The diary reflects Whiteley’s lifelong fascination with the natural world. Whiteley’s “explores” took her from the woods to the house of “the girl who has no seeing” and visits to animal friends like the crow Lars Porsena of Clusium and the “singing brooks that come going to the riviúre.” The riviúre she writes of is believed to be Mosby Creek, and her use of French has been attributed to her claims of French lineage, and the fact that many French logging families were in the vicinity during her childhood in the early 1900s. Its also been used to substantiate accusations that her diary is a hoax.
So for others, interest in Opal Whiteley centers on the story of her life and the question of whether she wrote that diary as a child, as a hoax or as an adult with a possible mental illness. Some have speculated Whiteley was schizophrenic, others that she had Aspergers Syndrome. Many have mourned the fact that the genius that was Whiteley spent the last half of her life in an institution, writing no more books and giving no more lectures on the natural world.
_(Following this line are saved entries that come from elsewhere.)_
From an optimization exercise on the open Yosys and OpenROAD flow, aimed at small area; shortcuts taken in it are not production practice. The RTL was checked by simulation tests, not by an equivalence proof against the original design. Power figures rest on the tool's default switching activity, not on a simulated workload. The clock port is modelled as an ideal driver; clocking choices that lean on that would not hold on a real chip.

Design cfs_aligner, start of the top module:
  module cfs_aligner#(
    parameter ALGN_DATA_WIDTH = 32,
    parameter FIFO_DEPTH      = 8,
    localparam int unsigned APB_ADDR_WIDTH    = 16,
    localparam int unsigned APB_DATA_WIDTH    = 32,
    localparam int unsigned ALGN_OFFSET_WIDTH = ALGN_DATA_WIDTH <= 8 ? 1 : $clog2(ALGN_DATA_WIDTH/8),
    localparam int unsigned ALGN_SIZE_WIDTH   = $clog2(ALGN_DATA_WIDTH/8)+1
  ) (
    input wire clk,
    input wire reset_n,
    input wire[APB_ADDR_WIDTH-1:0]    paddr,
    input wire                        pwrite,
    input wire                        psel,
    input wire                        penable,
    input wire[APB_DATA_WIDTH-1:0]    pwdata,
    output wire                        pready,
    output wire[APB_DATA_WIDTH-1:0]    prdata,
    output wire                        pslverr,
    input                             md_rx_valid,
    input[ALGN_DATA_WIDTH-1:0]        md_rx_data,
    input[ALGN_OFFSET_WIDTH-1:0]      md_rx_offset,
    input[ALGN_SIZE_WIDTH-1:0]        md_rx_size,
    output wire                        md_rx_ready,
    output wire                        md_rx_err,
    output wire                        md_tx_valid,
    output wire[ALGN_DATA_WIDTH-1:0]   md_tx_data,
    output wire[ALGN_OFFSET_WIDTH-1:0] md_tx_offset,
    output wire[ALGN_SIZE_WIDTH-1:0]   md_tx_size,
    input                             md_tx_ready,
    input                             md_tx_err,
    output wire                        irq
  );
Size in the first run: roughly 1,900 cells after synthesis, ~170 I/O pins, ~28,000 um^2 of cells after synthesis.
clock: 10.0 ns
lec_check: 0
cap_margin: 20
core_margin: 2
core_utilization: 45
cts_buf_list: sky130_fd_sc_hd__clkbuf_8
cts_cluster_diameter: 50
cts_cluster_size: 16
slew_margin: 20
standard.sh (not shown) runs the stock make flow with config.mk's settings and CLKGATE_MAP_FILE= SYNTH_SCRIPT=/design/flow/synth_recipe.tcl, a recipe that flattens the netlist after the stock synthesis.
==> flow/flow/run.sh <==
#!/bin/bash
set -euo pipefail
bash standard.sh \
  "BUFFER_PORTS_ARGS=-buffer_cell sky130_fd_sc_hd__buf_1" \
  "CTS_ARGS=-sink_clustering_enable -repair_clock_nets -buf_list sky130_fd_sc_hd__clkbuf_16 -sink_clustering_size 34 -sink_clustering_max_diameter 100 -dont_use_dummy_load" \
  finish > standard.log 2>&1
==> next run, changes <==
==> flow/flow/run.sh (replaced) <==
#!/bin/bash
set -euo pipefail
bash standard.sh \
  "BUFFER_PORTS_ARGS=-buffer_cell sky130_fd_sc_hd__buf_1" \
  "CTS_ARGS=-sink_clustering_enable -repair_clock_nets -buf_list sky130_fd_sc_hd__clkbuf_8 -sink_clustering_size 16 -sink_clustering_max_diameter 50 -dont_use_dummy_load" \
  finish > standard.log 2>&1
Non-clock buffer count stays the same.
Final cell count rose by 1.8%.
Core utilization grows by 0.57 points.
Opal: A Movie focuses less on Whiteley’s childhood years and more on the saga of her life. Using old-fashioned acting with stilted phrasing and sepia-toned shots, director Dina Ciraulo chronicles Whiteley’s journey from the woods — unfortunately not shot in the unique old-growth forests of Oregon but in the redwoods of California due to financial constraints — to her time at the UO and all the way to Napsbury Hospital, a care facility in England where she was placed in 1948 when she was deemed unable to care for herself. She died there in 1992 at the age of 95 (the films credits mistakenly give the date as 1995).
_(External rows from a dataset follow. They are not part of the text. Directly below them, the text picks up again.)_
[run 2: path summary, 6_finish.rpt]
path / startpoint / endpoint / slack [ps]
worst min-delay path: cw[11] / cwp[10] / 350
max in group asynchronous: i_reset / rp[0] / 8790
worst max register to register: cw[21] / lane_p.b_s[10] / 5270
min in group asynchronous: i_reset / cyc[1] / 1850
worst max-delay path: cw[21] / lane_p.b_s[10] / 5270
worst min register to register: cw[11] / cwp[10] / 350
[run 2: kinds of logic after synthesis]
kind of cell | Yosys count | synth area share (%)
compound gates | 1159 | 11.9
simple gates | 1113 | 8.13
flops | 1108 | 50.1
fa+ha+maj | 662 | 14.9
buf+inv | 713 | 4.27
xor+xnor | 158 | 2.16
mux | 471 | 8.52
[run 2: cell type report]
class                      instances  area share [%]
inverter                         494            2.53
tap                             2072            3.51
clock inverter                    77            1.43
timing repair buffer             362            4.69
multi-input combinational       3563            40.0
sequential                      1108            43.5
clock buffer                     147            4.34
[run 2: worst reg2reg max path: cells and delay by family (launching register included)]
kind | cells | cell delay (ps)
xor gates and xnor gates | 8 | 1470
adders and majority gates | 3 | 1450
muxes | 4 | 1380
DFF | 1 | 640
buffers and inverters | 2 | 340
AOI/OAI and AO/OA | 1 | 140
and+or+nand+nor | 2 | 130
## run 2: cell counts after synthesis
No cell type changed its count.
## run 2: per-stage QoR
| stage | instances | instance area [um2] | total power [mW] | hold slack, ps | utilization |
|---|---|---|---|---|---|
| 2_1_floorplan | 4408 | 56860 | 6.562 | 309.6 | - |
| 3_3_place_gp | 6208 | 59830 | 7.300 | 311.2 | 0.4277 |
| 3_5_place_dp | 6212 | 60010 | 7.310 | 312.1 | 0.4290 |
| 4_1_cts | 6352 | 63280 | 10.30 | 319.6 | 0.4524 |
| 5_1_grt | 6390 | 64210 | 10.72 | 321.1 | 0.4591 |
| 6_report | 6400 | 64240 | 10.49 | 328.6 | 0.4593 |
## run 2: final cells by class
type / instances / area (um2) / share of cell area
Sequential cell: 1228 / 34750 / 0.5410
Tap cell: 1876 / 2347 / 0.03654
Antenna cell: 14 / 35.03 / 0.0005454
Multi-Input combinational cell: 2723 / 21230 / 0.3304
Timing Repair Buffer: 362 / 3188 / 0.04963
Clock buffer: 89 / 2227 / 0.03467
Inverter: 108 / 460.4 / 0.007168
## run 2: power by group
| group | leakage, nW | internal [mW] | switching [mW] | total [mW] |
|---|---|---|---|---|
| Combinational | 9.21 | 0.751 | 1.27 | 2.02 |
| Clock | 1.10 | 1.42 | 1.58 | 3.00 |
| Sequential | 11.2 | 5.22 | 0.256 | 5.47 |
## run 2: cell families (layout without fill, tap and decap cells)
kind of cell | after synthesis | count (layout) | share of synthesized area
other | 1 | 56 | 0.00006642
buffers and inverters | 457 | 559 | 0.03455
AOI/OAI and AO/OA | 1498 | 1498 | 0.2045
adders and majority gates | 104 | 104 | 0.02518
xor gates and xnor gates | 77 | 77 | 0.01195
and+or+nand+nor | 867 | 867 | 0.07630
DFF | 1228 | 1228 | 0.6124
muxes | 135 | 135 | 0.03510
From an optimization exercise on the open Yosys and OpenROAD flow, aimed at small area; shortcuts taken in it are not production practice.
At most, simulation tests tie the RTL to the original design; equivalence was not proved.

Setup of main:
## crc32
module crc32 (
  input         crc_en,
  input [511:0] data_in,
  output [31:0] crc_out,
  input         clk,
  input         rst
);
clock: 8.0 ns
lec_check: 0
cap_margin: 20
core_margin: 2
core_utilization: 30
cts_buf_list: sky130_fd_sc_hd__clkbuf_8
gpl_routability_driven: 1
gpl_timing_driven: 0
slew_margin: 20
synth_hierarchical: 1
synth_minimum_keep_size: 0
standard.sh (not shown) runs the stock make flow with config.mk's settings and CLKGATE_MAP_FILE= SYNTH_SCRIPT=/design/flow/synth_recipe.tcl, a recipe that flattens the netlist after the stock synthesis.
==> flow/flow/run.sh <==
#!/bin/bash
set -euo pipefail
export BUFFER_PORTS_ARGS="-buffer_cell sky130_fd_sc_hd__buf_1"
R=orfs/results/sky130hd/crc32/base
bash standard.sh synth > standard_synth.log 2>&1
sed -i -E 's/sky130_fd_sc_hd__mux2_(2|4|8) /sky130_fd_sc_hd__mux2_1 /' $R/1_2_yosys.v
rm -f $R/1_synth.odb $R/1_synth.sdc
bash standard.sh finish > standard_finish.log 2>&1
--- input diff main..the feature branch ---
diff --git a/flow/config.mk b/flow/config.mk
--- a/flow/config.mk
+++ b/flow/config.mk
@@ -8 +8 @@
-export CAP_MARGIN = 20
+export CAP_MARGIN = 10
@@ -14 +14 @@
-export SLEW_MARGIN = 20
+export SLEW_MARGIN = 10
- What the final checks of the feature branch revealed, after a flow that finished every stage, was a layout that fails on capacitance limit, slew limit.
- The global-route usage on the feature branch is in line with that on main.
- Going from main to the feature branch, proportion of cell area occupied by multi-input gates now smaller; worst slack after detailed placement now smaller.
- | setup slack on the worst flop-to-flop path | the feature branch vs main | better |
- Between main and the feature branch, the post-route clock period utilization is higher for the feature branch.
- In the route summary, the feature branch ends up with a via count below that of main.
- ~same share of cell area taken by flip-flops and latches in main and the feature branch
This is an optimization exercise on Yosys and OpenROAD, whose aim is small area, a short achievable clock period and few clock cycles per item, not a production implementation.
Only simulation tests tie the RTL to the original design; equivalence was not proved.
No activity file was given, so power comes from the tool's default toggle rates.

==> 01-10 <==
==> flow/design.v (excerpt) <==
module sdram_top
(input        in_HCLK,
 input        in_HRESET,
 input        in_HWRITE,
 input        in_HSEL,
 input [31:0] in_HWDATA,
 input [31:0] in_HADDR,
 output         out_HREADY,
 output  [31:0] out_HRDATA
);
==> module sdram_model, before the edit <==
module sdram_model
(
input        in_CLK,
input        in_we,
input  [6:0] in_addr,
input [31:0] in_wdata,
output [31:0] out_rdata
);
	reg [31:0] mem [0:127];
	always @(posedge in_CLK)
		if (in_we)
			mem[in_addr] <= in_wdata;
	assign out_rdata = mem[in_addr];
endmodule
clock: 5.0 ns
lec_check: 0
cap_margin: 10
core_margin: 2
core_utilization: 48
cts_cluster_diameter: 80
cts_cluster_size: 30
setup_slack_margin: 2.4
slew_margin: 10
synth_memory_max_bits: 8192
standard.sh (not shown) runs the stock make flow with config.mk's settings and CLKGATE_MAP_FILE= SYNTH_SCRIPT=/design/flow/synth_recipe.tcl, a recipe that flattens the netlist after the stock synthesis.
==> flow/flow/run.sh <==
#!/bin/bash
# The standard layout (standard synthesis unchanged), with the clock tree
# built without dummy loads.
set -euo pipefail
here=$(pwd)
export CTS_ARGS="-sink_clustering_enable -repair_clock_nets -sink_clustering_size 30 -sink_clustering_max_diameter 80 -dont_use_dummy_load"
bash standard.sh > "$here/make_flow.log" 2>&1
==> inputs of 12-27, as changes to 01-10 <==
--- a/flow/design.v
+++ b/flow/design.v
@@ -11,5 +11,14 @@
 		if (in_we)
 			mem[in_addr] <= in_wdata;
-	assign out_rdata = mem[in_addr];
+	wire [15:0] hi = 16'b1 << in_addr[6:3];
+	wire [7:0]  lo = 8'b1 << in_addr[2:0];
+	reg [31:0] rd;
+	integer i;
+	always @(*) begin
+		rd = 32'b0;
+		for (i = 0; i < 128; i = i + 1)
+			rd = rd | ({32{hi[i >> 3] & lo[i & 7]}} & mem[i]);
+	end
+	assign out_rdata = rd;
 endmodule
 module sdram_top
==> flow/run.sh (new file) <==
#!/bin/bash
# synth_recipe.tcl (not shown) runs the flow's synth.tcl, then flattens the netlist and writes it again
# the make line also repeats each setting of config.mk as NAME=value (left out here)
make -C /OpenROAD-flow-scripts/flow DESIGN_CONFIG=/design/flow/config.mk WORK_HOME=/design/flow/orfs CLKGATE_MAP_FILE= SYNTH_SCRIPT=/design/flow/synth_recipe.tcl finish
CORE_UTILIZATION = 60   (was 48)
SETUP_SLACK_MARGIN = 2.7   (was 2.4)
removed: flow/flow/run.sh
removed: flow/standard.sh
==> inputs of 07-20, as changes to 01-10 <==
==> flow/run.sh (new file) <==
#!/bin/bash
# synth_recipe.tcl (not shown) runs the flow's synth.tcl, then flattens the netlist and writes it again
# the make line also repeats each setting of config.mk as NAME=value (left out here)
make -C /OpenROAD-flow-scripts/flow DESIGN_CONFIG=/design/flow/config.mk WORK_HOME=/design/flow/orfs CLKGATE_MAP_FILE= SYNTH_SCRIPT=/design/flow/synth_recipe.tcl finish
removed: flow/flow/run.sh
removed: flow/standard.sh
==> results.txt <==
12-27 ended with an error in global routing (5_1_grt) on GRT-0116. 07-20 passed the timing, design-rule and antenna checks. 01-10 ran to the end with no violations.
Against 07-20, the non-clock buffer count of 01-10 is higher by 40.
In 07-20 the clock power is larger than in 01-10, by 13%.
In cell area, 01-10 and 07-20 hardly differ.
In 07-20 the register-to-register slack is lower than in 01-10, by 140 ps.
Of 12-27 and 01-10, 01-10 has the higher synthesized cell count (gap about 5%, measured against 01-10).
Against 01-10, the maximum frequency of 07-20 is lower by 0.43%.
Core utilization is about the same in 07-20 and 01-10.
Of 07-20 and 01-10, 01-10 has the higher critical path depth (gap 2).
First-iteration DRC count: 07-20 is lower than 01-10 (3.1%).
For those familiar with the diary but less familiar with Whiteley’s life as a whole, the films chronicle of her career lecturing on nature, her time at the University of Oregon, her dealings with the Atlantic Monthly as it published her diary and the confusion of her later years will be intriguing. Opal bills itself as “inspired by a true story” but, for the most part, it stays close to historical accounts of her life. The Cottage Grove Sentinel becomes the Elk Grove Sentinel in the film, and names are changed, but the narrative takes few truly fictional liberties.
Opal is unabashedly an art film, seeking a period look and tone. Whiteley is played for most of the movie by Nayeli Adorador-Knudsen, who is somehow reminiscent of a dark-haired Drew Barrymore. For some, the actor’s somewhat affected and overly precious performance might grate.
It stays true to the storyline of Whiteley’s life, and neither attempts to confirm nor deny her claims that she was adopted by the Whiteley family and was actually the daughter of Frances Prince Henri dOrléans. Her tombstone in England bears the name she favored in her later years — Francoise Marie de Bourbon-Orleans — and the words “I spake as a child.”
Opal plays one night only at Bijou Cinemas, 7 pm Thursday, March 10. $8 adults, $5 seniors & students. The film will be followed by a question and answer session with writer/director Diane Ciraulo and two of the film’s producers.